Saturday, January 28, 2012

Union Wars

            It appears that the fight is on all over the country between union supporters and opponents. President Obama has packed the National Labor Relations Board with union sympathizers, but opponents are fighting back.
            Unions have won their latest skirmish in Ohio, but Indiana has just passed legislation to make Indiana the 23rd Right-to-Work state. Most significantly, Indiana is in the middle of the Rust Belt, a region that has been the most solidly pro-union in the country. Indiana could be the first of many to come. Take notice, Ohio.
            In Wisconsin, the effort to recall Governor Scott Walker, Union Enemy Number 1, appears to be failing. Interestingly, there have been two important developments during the campaign. One is that national unions have gone all out to oust the governor; the millions they have spent in Wisconsin will not be available to support the election of Democrats elsewhere.
            Second, teachers who have been freed to investigate health insurance options have discovered that they were being royally ripped off by union-controlled insurance, with obscene profits funneled off to the unions for political activities that have nothing to do with education.
            Elsewhere, the AFT and the NEA,  the nation's big teachers unions, are being challenged for their dedication to keeping ineffective teachers on the job.
            In New York, the AFT is resisting teacher evaluation systems that would hold bad teachers accountable.
            In Massachusetts, the NEA is fighting a ballot initiative to make teachers' performance, rather than years of service, the primary factor in deciding who should be laid off.
            Missouri is proposing a constitutional amendment prohibiting tenure and requiring local performance standards in employment decisions.

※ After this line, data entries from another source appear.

[config.mk]
export PLATFORM = sky130hd
export DESIGN_NAME = fetch_decode_queue
export DESIGN_NICKNAME = d
export VERILOG_FILES = /design/src/rtl/fetch_decode_queue.sv
export SDC_FILE = /design/constraint.sdc
export NUM_CORES = 1
export LEC_CHECK = 0
export BUFFER_PORTS_ARGS = -buffer_cell sky130_fd_sc_hd__buf_2
export CAP_MARGIN = 20
export CELL_PAD_IN_SITES_DETAIL_PLACEMENT = 1
export CELL_PAD_IN_SITES_GLOBAL_PLACEMENT = 1
export CORE_UTILIZATION = 30
export CTS_BUF_LIST = sky130_fd_sc_hd__clkbuf_8 sky130_fd_sc_hd__clkbuf_16
export CTS_CLUSTER_DIAMETER = 150
export DETAILED_ROUTE_END_ITERATION = 8
export GPL_TIMING_DRIVEN = 1
export PLACE_DENSITY_LB_ADDON = 0.3
export SETUP_SLACK_MARGIN = 0.2
export SLEW_MARGIN = 20
export SYNTH_ARGS = -nofsm -noshare
export SYNTH_HDL_FRONTEND = slang
export SYNTH_SLANG_ARGS = --single-unit
export TNS_END_PERCENT = 10
[constraint.sdc]
create_clock -name clk -period 4.3 [get_ports clk]
set_clock_uncertainty 0.15 [all_clocks]
set_input_delay 1.29 -clock clk [delete_from_list [all_inputs] [get_ports clk]]
set_output_delay 1.29 -clock clk [all_outputs]
set_load 0.005 [all_outputs]
### src/rtl/wb_arbiter_if.sv
// Writeback arbiter bus: ALU and LSU writeback requests in, register-file write port out.
// Latency: n/a (signal bundle only).
// Backpressure: alu_ready / lsu_ready returned to the requesters; the register-file port has none.
// Ports (master = requesters + register file side, slave = arbiter):
//   alu_valid/alu_addr/alu_data/alu_ready  ALU writeback request and its accept
//   lsu_valid/lsu_addr/lsu_data/lsu_ready  LSU writeback request and its accept
//   regWriteAddr/dataToWrite/toWrite       registered register-file write port
//   fifo_count                             LSU buffer occupancy, 0..2
interface wb_arbiter_if #(
  parameter int WORD_WIDTH = 32
);
  logic                  alu_valid;
  logic [4:0]            alu_addr;
  logic [WORD_WIDTH-1:0] alu_data;
  logic                  alu_ready;

  logic                  lsu_valid;
  logic [4:0]            lsu_addr;
  logic [WORD_WIDTH-1:0] lsu_data;
  logic                  lsu_ready;

  logic [4:0]            regWriteAddr;
  logic [WORD_WIDTH-1:0] dataToWrite;
  logic                  toWrite;
  logic [1:0]            fifo_count;

  modport master (
    output alu_valid, alu_addr, alu_data,
    output lsu_valid, lsu_addr, lsu_data,
    input  alu_ready, lsu_ready,
    input  regWriteAddr, dataToWrite, toWrite, fifo_count
  );

  modport slave (
    input  alu_valid, alu_addr, alu_data,
    input  lsu_valid, lsu_addr, lsu_data,
    output alu_ready, lsu_ready,
    output regWriteAddr, dataToWrite, toWrite, fifo_count
  );
endinterface

### src/rtl/wb_arbiter.sv
// Writeback arbiter: merges ALU and LSU results onto one register-file write port, ALU first.
// Latency: ALU request -> toWrite 1 edge; LSU request -> toWrite 2 edges minimum (buffered).
// Backpressure: lsu_ready drops while the 2-entry LSU buffer is full; alu_ready is always 1
//   unless WB_STARVE_GUARD_EN is defined, in which case it drops for one cycle after the
//   LSU head has been passed over on three consecutive edges.
// Ports:
//   clk        single clock, rising edge
//   rst        asynchronous active-high reset
//   bus        wb_arbiter_if.slave (ALU/LSU requests in, register-file write port out)
// Optional feature macro: WB_STARVE_GUARD_EN (LSU starvation guard).

// Small generic synchronous FIFO with occupancy output. Reads are from the registered
// head entry (no fall-through from the push side), so a pushed entry is visible at the
// head only after the push edge.
module wb_arbiter_fifo #(
  parameter  int WIDTH = 8,
  parameter  int DEPTH = 2,
  localparam int PTR_W = (DEPTH > 1) ? $clog2(DEPTH) : 1,
  localparam int CNT_W = $clog2(DEPTH + 1)
) (
  input  logic             clk,
  input  logic             rst,
  input  logic             push_vld_i,
  input  logic [WIDTH-1:0] push_dat_i,
  output logic             push_rdy_o,
  input  logic             pop_i,
  output logic             pop_vld_o,
  output logic [WIDTH-1:0] pop_dat_o,
  output logic [CNT_W-1:0] count_o
);
  logic [WIDTH-1:0] mem_q [DEPTH];
  logic [PTR_W-1:0] wr_ptr_q, wr_ptr_d;
  logic [PTR_W-1:0] rd_ptr_q, rd_ptr_d;
  logic [CNT_W-1:0] count_q, count_d;
  logic             push_do;
  logic             pop_do;

  // Readiness depends on stored occupancy only, never on the pop request.
  assign push_rdy_o = (count_q != CNT_W'(DEPTH));
  assign pop_vld_o  = (count_q != '0);
  assign pop_dat_o  = mem_q[rd_ptr_q];
  assign count_o    = count_q;

  assign push_do = push_vld_i && push_rdy_o;
  assign pop_do  = pop_i && pop_vld_o;

  always_comb begin
    wr_ptr_d = wr_ptr_q;
    rd_ptr_d = rd_ptr_q;
    count_d  = count_q;
    if (push_do) begin
      wr_ptr_d = (wr_ptr_q == PTR_W'(DEPTH - 1)) ? '0 : wr_ptr_q + PTR_W'(1);
    end
    if (pop_do) begin
      rd_ptr_d = (rd_ptr_q == PTR_W'(DEPTH - 1)) ? '0 : rd_ptr_q + PTR_W'(1);
    end
    // Simultaneous push and pop leaves occupancy unchanged.
    case ({push_do, pop_do})
      2'b10:   count_d = count_q + CNT_W'(1);
      2'b01:   count_d = count_q - CNT_W'(1);
      default: count_d = count_q;
    endcase
  end

  always_ff @(posedge clk or posedge rst) begin
    if (rst) begin
      wr_ptr_q <= '0;
      rd_ptr_q <= '0;
      count_q  <= '0;
    end else begin
      wr_ptr_q <= wr_ptr_d;
      rd_ptr_q <= rd_ptr_d;
      count_q  <= count_d;
    end
  end

  // Storage needs no reset: occupancy guards every read.
  always_ff @(posedge clk) begin
    if (push_do) begin
      mem_q[wr_ptr_q] <= push_dat_i;
    end
  end
endmodule

module wb_arbiter #(
  parameter int WORD_WIDTH = 32
) (
  input  logic         clk,
  input  logic         rst,
  wb_arbiter_if.slave  bus
);
  typedef struct packed {
    logic [4:0]            addr;
    logic [WORD_WIDTH-1:0] data;
  } wb_req_t;

  localparam int REQ_W = $bits(wb_req_t);

  wb_req_t               lsu_req;
  wb_req_t               head_req;
  wb_req_t               sel_req;
  logic                  head_vld;
  logic                  lsu_ready;
  logic                  alu_ready;
  logic                  alu_sel;
  logic                  fifo_sel;
  logic                  sel_vld;
  logic                  wr_en;
  logic [1:0]            fifo_count;

  logic [4:0]            regWriteAddr_q, regWriteAddr_d;
  logic [WORD_WIDTH-1:0] dataToWrite_q, dataToWrite_d;
  logic                  toWrite_q, toWrite_d;

  assign lsu_req = '{addr: bus.lsu_addr, data: bus.lsu_data};

  // Every LSU result goes through the buffer, even when it is empty, so LSU
  // writes always take at least a push edge and a pop edge.
  wb_arbiter_fifo #(
    .WIDTH (REQ_W),
    .DEPTH (2)
  ) u_lsu_fifo (
    .clk        (clk),
    .rst        (rst),
    .push_vld_i (bus.lsu_valid),
    .push_dat_i (lsu_req),
    .push_rdy_o (lsu_ready),
    .pop_i      (fifo_sel),
    .pop_vld_o  (head_vld),
    .pop_dat_o  (head_req),
    .count_o    (fifo_count)
  );

`ifdef WB_STARVE_GUARD_EN
  // Counts edges on which a buffered LSU entry was passed over. At 3 the ALU is
  // held off for one cycle so the head drains; any pop clears the count. The
  // count can only reach 3 while the buffer is non-empty, because the buffer
  // empties only through a pop.
  logic [1:0] starve_q, starve_d;

  always_comb begin
    starve_d = starve_q;
    if (fifo_sel) begin
      starve_d = 2'd0;
    end else if (head_vld && (starve_q != 2'd3)) begin
      starve_d = starve_q + 2'd1;
    end
  end

  always_ff @(posedge clk or posedge rst) begin
    if (rst) begin
      starve_q <= 2'd0;
    end else begin
      starve_q <= starve_d;
    end
  end

  assign alu_ready = (starve_q != 2'd3);
`else
  // ALU has strict priority; the LSU buffer may wait indefinitely.
  assign alu_ready = 1'b1;
`endif

  // At most one source per edge: accepted ALU request first, else buffer head.
  assign alu_sel  = bus.alu_valid && alu_ready;
  assign fifo_sel = !alu_sel && head_vld;

  always_comb begin
    sel_req = '0;
    sel_vld = 1'b0;
    if (alu_sel) begin
      sel_req = '{addr: bus.alu_addr, data: bus.alu_data};
      sel_vld = 1'b1;
    end else if (fifo_sel) begin
      sel_req = head_req;
      sel_vld = 1'b1;
    end
  end

  // Register 0 is hard-wired: the request is consumed but nothing is written
  // and the write port keeps its previous address/data.
  assign wr_en = sel_vld && (sel_req.addr != 5'd0);

  always_comb begin
    regWriteAddr_d = regWriteAddr_q;
    dataToWrite_d  = dataToWrite_q;
    toWrite_d      = wr_en;
    if (wr_en) begin
      regWriteAddr_d = sel_req.addr;
      dataToWrite_d  = sel_req.data;
    end
  end

  always_ff @(posedge clk or posedge rst) begin
    if (rst) begin
      regWriteAddr_q <= 5'd0;
      dataToWrite_q  <= '0;
      toWrite_q      <= 1'b0;
    end else begin
      regWriteAddr_q <= regWriteAddr_d;
      dataToWrite_q  <= dataToWrite_d;
      toWrite_q      <= toWrite_d;
    end
  end

  assign bus.alu_ready    = alu_ready;
  assign bus.lsu_ready    = lsu_ready;
  assign bus.regWriteAddr = regWriteAddr_q;
  assign bus.dataToWrite  = dataToWrite_q;
  assign bus.toWrite      = toWrite_q;
  assign bus.fifo_count   = fifo_count;
endmodule
--- src/rtl/sisc_pkg.sv ---
// sisc_pkg: definitions shared across the SISC core.
//   fetch_state_t - instruction fetch FSM state encoding
//   OP_HLT        - opcode (insn[31:28]) of the HLT instruction
//   ADDR_W_DEF    - default instruction address width
//   is_hlt()      - true when an instruction word carries the HLT opcode
package sisc_pkg;

    localparam int         ADDR_W_DEF = 16;
    localparam logic [3:0] OP_HLT     = 4'hF;

    typedef enum logic [1:0] {
        ST_IDLE = 2'd0,
        ST_REQ  = 2'd1,
        ST_DONE = 2'd2,
        ST_HALT = 2'd3
    } fetch_state_t;

    function automatic logic is_hlt(input logic [31:0] insn);
        return insn[31:28] == OP_HLT;
    endfunction

endpackage

--- src/rtl/ifetch.sv ---
// ifetch: instruction fetch unit. Holds the PC, issues one read at a time
// to instruction memory, loads the instruction register and stops on HLT.
//
// Ports
//   clk        in   clock, rising edge
//   rst_f      in   asynchronous active-low reset
//   fetch_en   in   request to fetch the next instruction
//   br_taken   in   redirect the PC to br_addr
//   br_addr    in   branch target
//   imem_req   out  memory read request, high for the whole request phase
//   imem_addr  out  memory read address (the current pc)
//   imem_ack   in   read data valid; only honoured while a request is open
//   imem_rdata in   read data
//   ir         out  instruction register
//   ir_valid   out  one-cycle pulse after ir is loaded
//   pc         out  program counter
//   halted     out  high after a HLT instruction has been loaded
//   fetch_err  out  sticky flag, set when memory fails to ack in time
module ifetch
    import sisc_pkg::*;
#(
    parameter int ADDR_W      = ADDR_W_DEF,
    parameter int ACK_TIMEOUT = 15
) (
    input  logic              clk,
    input  logic              rst_f,
    input  logic              fetch_en,
    input  logic              br_taken,
    input  logic [ADDR_W-1:0] br_addr,
    output logic              imem_req,
    output logic [ADDR_W-1:0] imem_addr,
    input  logic              imem_ack,
    input  logic [31:0]       imem_rdata,
    output logic [31:0]       ir,
    output logic              ir_valid,
    output logic [ADDR_W-1:0] pc,
    output logic              halted,
    output logic              fetch_err
);

    localparam int              CNT_W    = (ACK_TIMEOUT < 2) ? 1 : $clog2(ACK_TIMEOUT + 1);
    localparam logic [CNT_W-1:0] CNT_LAST = CNT_W'(ACK_TIMEOUT - 1);

    fetch_state_t      state_q, state_d;
    logic [ADDR_W-1:0] pc_q, pc_d;
    logic [31:0]       ir_q, ir_d;
    logic [CNT_W-1:0]  wait_cnt_q, wait_cnt_d;
    logic              pend_vld_q, pend_vld_d;
    logic [ADDR_W-1:0] pend_addr_q, pend_addr_d;
    logic              fetch_err_q, fetch_err_d;

    always_ff @(posedge clk or negedge rst_f) begin
        if (!rst_f) begin
            state_q     <= ST_IDLE;
            pc_q        <= '0;
            ir_q        <= '0;
            wait_cnt_q  <= '0;
            pend_vld_q  <= 1'b0;
            pend_addr_q <= '0;
            fetch_err_q <= 1'b0;
        end else begin
            state_q     <= state_d;
            pc_q        <= pc_d;
            ir_q        <= ir_d;
            wait_cnt_q  <= wait_cnt_d;
            pend_vld_q  <= pend_vld_d;
            pend_addr_q <= pend_addr_d;
            fetch_err_q <= fetch_err_d;
        end
    end

    always_comb begin
        state_d     = state_q;
        pc_d        = pc_q;
        ir_d        = ir_q;
        wait_cnt_d  = wait_cnt_q;
        pend_vld_d  = pend_vld_q;
        pend_addr_d = pend_addr_q;
        fetch_err_d = fetch_err_q;
        imem_req    = 1'b0;
        ir_valid    = 1'b0;
        halted      = 1'b0;

        case (state_q)
            ST_IDLE: begin
                // A branch in the same cycle as fetch_en lands in pc first,
                // so the request that follows reads from the branch target.
                if (br_taken) begin
                    pc_d = br_addr;
                end
                if (fetch_en) begin
                    wait_cnt_d = '0;
                    state_d    = ST_REQ;
                end
            end

            ST_REQ: begin
                imem_req = 1'b1;
                if (imem_ack) begin
                    ir_d = imem_rdata;
                    // A branch arriving with the ack is the most recent one.
                    if (br_taken) begin
                        pc_d = br_addr;
                    end else if (pend_vld_q) begin
                        pc_d = pend_addr_q;
                    end else begin
                        pc_d = pc_q + ADDR_W'(1);
                    end
                    pend_vld_d = 1'b0;
                    wait_cnt_d = '0;
                    state_d    = ST_DONE;
                end else begin
                    if (br_taken) begin
                        pend_vld_d  = 1'b1;
                        pend_addr_d = br_addr;
                    end
                    // This cycle is the ACK_TIMEOUT-th one without an ack.
                    if (wait_cnt_q == CNT_LAST) begin
                        fetch_err_d = 1'b1;
                        pend_vld_d  = 1'b0;
                        wait_cnt_d  = '0;
                        state_d     = ST_IDLE;
                    end else begin
                        wait_cnt_d = wait_cnt_q + CNT_W'(1);
                    end
                end
            end

            ST_DONE: begin
                ir_valid = 1'b1;
                state_d  = is_hlt(ir_q) ? ST_HALT : ST_IDLE;
            end

            ST_HALT: begin
                halted = 1'b1;
            end

            default: begin
                state_d = ST_IDLE;
            end
        endcase
    end

    assign imem_addr = pc_q;
    assign pc        = pc_q;
    assign ir        = ir_q;
    assign fetch_err = fetch_err_q;

endmodule

--- config.mk ---
export PLATFORM = sky130hd
export DESIGN_NAME = ifetch
export DESIGN_NICKNAME = d
export VERILOG_FILES = /design/src/rtl/sisc_pkg.sv /design/src/rtl/ifetch.sv
export SDC_FILE = /design/constraint.sdc
export NUM_CORES = 1
export LEC_CHECK = 0
export CAP_MARGIN = 30
export CORE_MARGIN = 10
export CORE_UTILIZATION = 45
export CTS_CLUSTER_DIAMETER = 60
export DETAILED_ROUTE_END_ITERATION = 10
export GPL_TIMING_DRIVEN = 0
export HOLD_SLACK_MARGIN = 0.08
export PLACE_DENSITY_LB_ADDON = 0.3
export SLEW_MARGIN = 0
export SYNTH_ARGS = -nofsm -noshare
export SYNTH_HDL_FRONTEND = slang
export SYNTH_SLANG_ARGS = --single-unit
export TNS_END_PERCENT = 10
--- constraint.sdc ---
create_clock -name clk -period 2.2 [get_ports clk]
set_input_delay 0.44 -clock clk [delete_from_list [all_inputs] [get_ports clk]]
set_output_delay 0.44 -clock clk [all_outputs]
set_load 0.1 [all_outputs]
==> results by group, run 1 <==
Outcome
  • Run status: complete, no violations

Synthesis
  • Post-synth top area cell: dfrtp_1
  • Ys Warns: 0
  • Top cells by area, synth: dfrtp_1 49%, mux2_2 16%, buf_4 3.9%, ha_1 2.7%, a21oi_1 2.0%
  • Post-Synthesis Cells: 324
  • Main combinational cell family by area after synthesis: multiplexers
  • Seq/Total Area, Yosys: 48.7%
  • Synth cell types: 51
  • Number of flops mapped to enable cells by yosys: 0
  • Xor/xnor share of the synthesized area: 1.18%
  • Ys flop type: dfrtp_1
  • #FFs+latches synth: 72
  • Synth Area in Compound Gates: 14.1%
  • Asr flop ratio synth: 100%
  • Share of the synthesized area in the top cell type: 48.7%
  • Synth Area per Inst: 11.4 um^2
  • Fraction of synthesized area in multiplexers: 17.3%
  • Syn Nets: 385
  • Synth Area in Adders: 2.71%
  • Simple-gate share of the synthesized area: 9.78%
  • Synth Cell Area: 0.00370 mm^2

Timing
  • Worst-margin pin slew: 0.999 ns
  • RSZ-0062 raised after global routing: true
  • Tmin final: 2.16 ns
  • Hold Fails Final Rpt: 0
  • Period utilization: 98.0%
  • Max Slew Vio Count: 0
  • Max_slew headroom: 33.7%
  • Skew final: 0.0123 ns
  • Setup Viol. Count Final: 0
  • Peak Freq: 0.464 GHz

Setup path
  • Setup crit start kind: flip-flop
  • Worst Path Max Fanout: 6
  • Crit end category: output port
  • Delay-heaviest family, CP: buffers and inverters
  • Crit-path max cell delay: 0.90 ns
  • Reg2Reg Setup Slack: 0.12 ns
  • CP Cell Sequence: dlygate4sd2_1
  • WS Path Type: reg2out
  • Buf+Inv Stages, Crit Path: 1
  • Worst path required time: 1.76 ns
  • Crit path arrival time: 1.72 ns
  • Worst path slowest cell: dlygate4sd2_1

Cells and area
  • Number of diodes: 0
  • Nets: 517
  • Register area: 0.00180 mm^2
  • Final Non-Filler Cells: 565
  • Design area: 0.00514 mm^2
  • Syn-to-layout area delta: 39.0%
  • Area occupied by multi-input gates: 0.00167 mm^2
  • Filler Cell Count: 702
  • Layout cells sized above 1: 27.2%

Placed design
  • Final GP Congestion: 0.903
  • IO Port Bufs: 119
  • DP Area: 0.00504 mm^2
  • Detailed placer's ending HPWL: 7730 um
  • Placed cells: 549

Global routing
  • Routing usage on met3: 8.39%
  • GRT Total Usage: 16.1%
  • Grt peak-use layer: met2
  • M2 GR Usage: 24.3%
  • Largest net degree at the start of global routing: 38
  • Antenna violations before repair: 0
  • First-pass GRT wire length: 16400 um
  • Routing usage on met1: 18.7%
  • Vias in the first global route: 3270
  • GRT overflow: 0

Routing
  • Via count: 3019
  • Vias per inst: 5.34
  • Iteration-0 DRC Markers: 104
  • 1st-pass router iterations: 4
  • Drt total wl: 10100 um
  • Post-DRT Antenna Nets: 0
  • Routed wire per std cell: 17.9 um
  • DRC Markers: 0

Flow run
  • Maxcap violations: 0

Floorplan
  • Initial Utilization: 45.7%
  • Die Area: 0.0122 mm^2
  • Core box area: 0.00809 mm^2
  • Std-Cell Rows: 33
  • Chip Height: 111 um
  • Num ports: 121
  • Die X: 111 um

CTS
  • Clock sinks: 72
  • Num CTS Buffers: 9
  • Worst-Skew Late Latency: 0.34 ns
  • TritonCTS clock tree: done
  • # Post-CTS Setup Buffers: 0
  • H-tree depth: 3
  • Longest Clk Path Bufs: 2
  • Clock slew at reported path FFs: 0.07 ns
  • Root Buffer: clkbuf_8

Worst hold path
  • HP Class: in2reg
==> worst paths after layout <==
path                              start             end  cells after the start
max in group asynchronous         rst_f   wait_cnt_q[0]                      3
hold reg to reg               fetch_err       fetch_err                      1
setup reg to reg             state_q[0]    imem_addr[9]                      7
setup / recovery           imem_addr[6]    imem_addr[6]                      1
min in group asynchronous         rst_f  pend_addr_q[2]                      2
hold / removal                 br_taken      pend_vld_q                      3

            Bobby Jindal of Louisiana is promoting an expansion of school vouchers and a change in how tenure is applied and in how teachers get pay increases. Compare this to the head of the NEA who recently told an interviewer that efforts to pay better teachers more money is "naive and shortsighted."
            And in New Jersey we all know how Governor Chris Christie is battling teachers unions  who stand up for bad teachers by making sure they don't have to undergo any scrutiny whatsoever.
            Meanwhile, the Department of Education spends $200 million a year on research intended to improve educational practice. According to the American Enterprise Institute, no evidence exists that these expenditures have done any significant good. On the contrary, nobody talks about No Child Left Behind anymore, because the program has been an abject failure.
            The money would be better spent assisting states who have seen the light.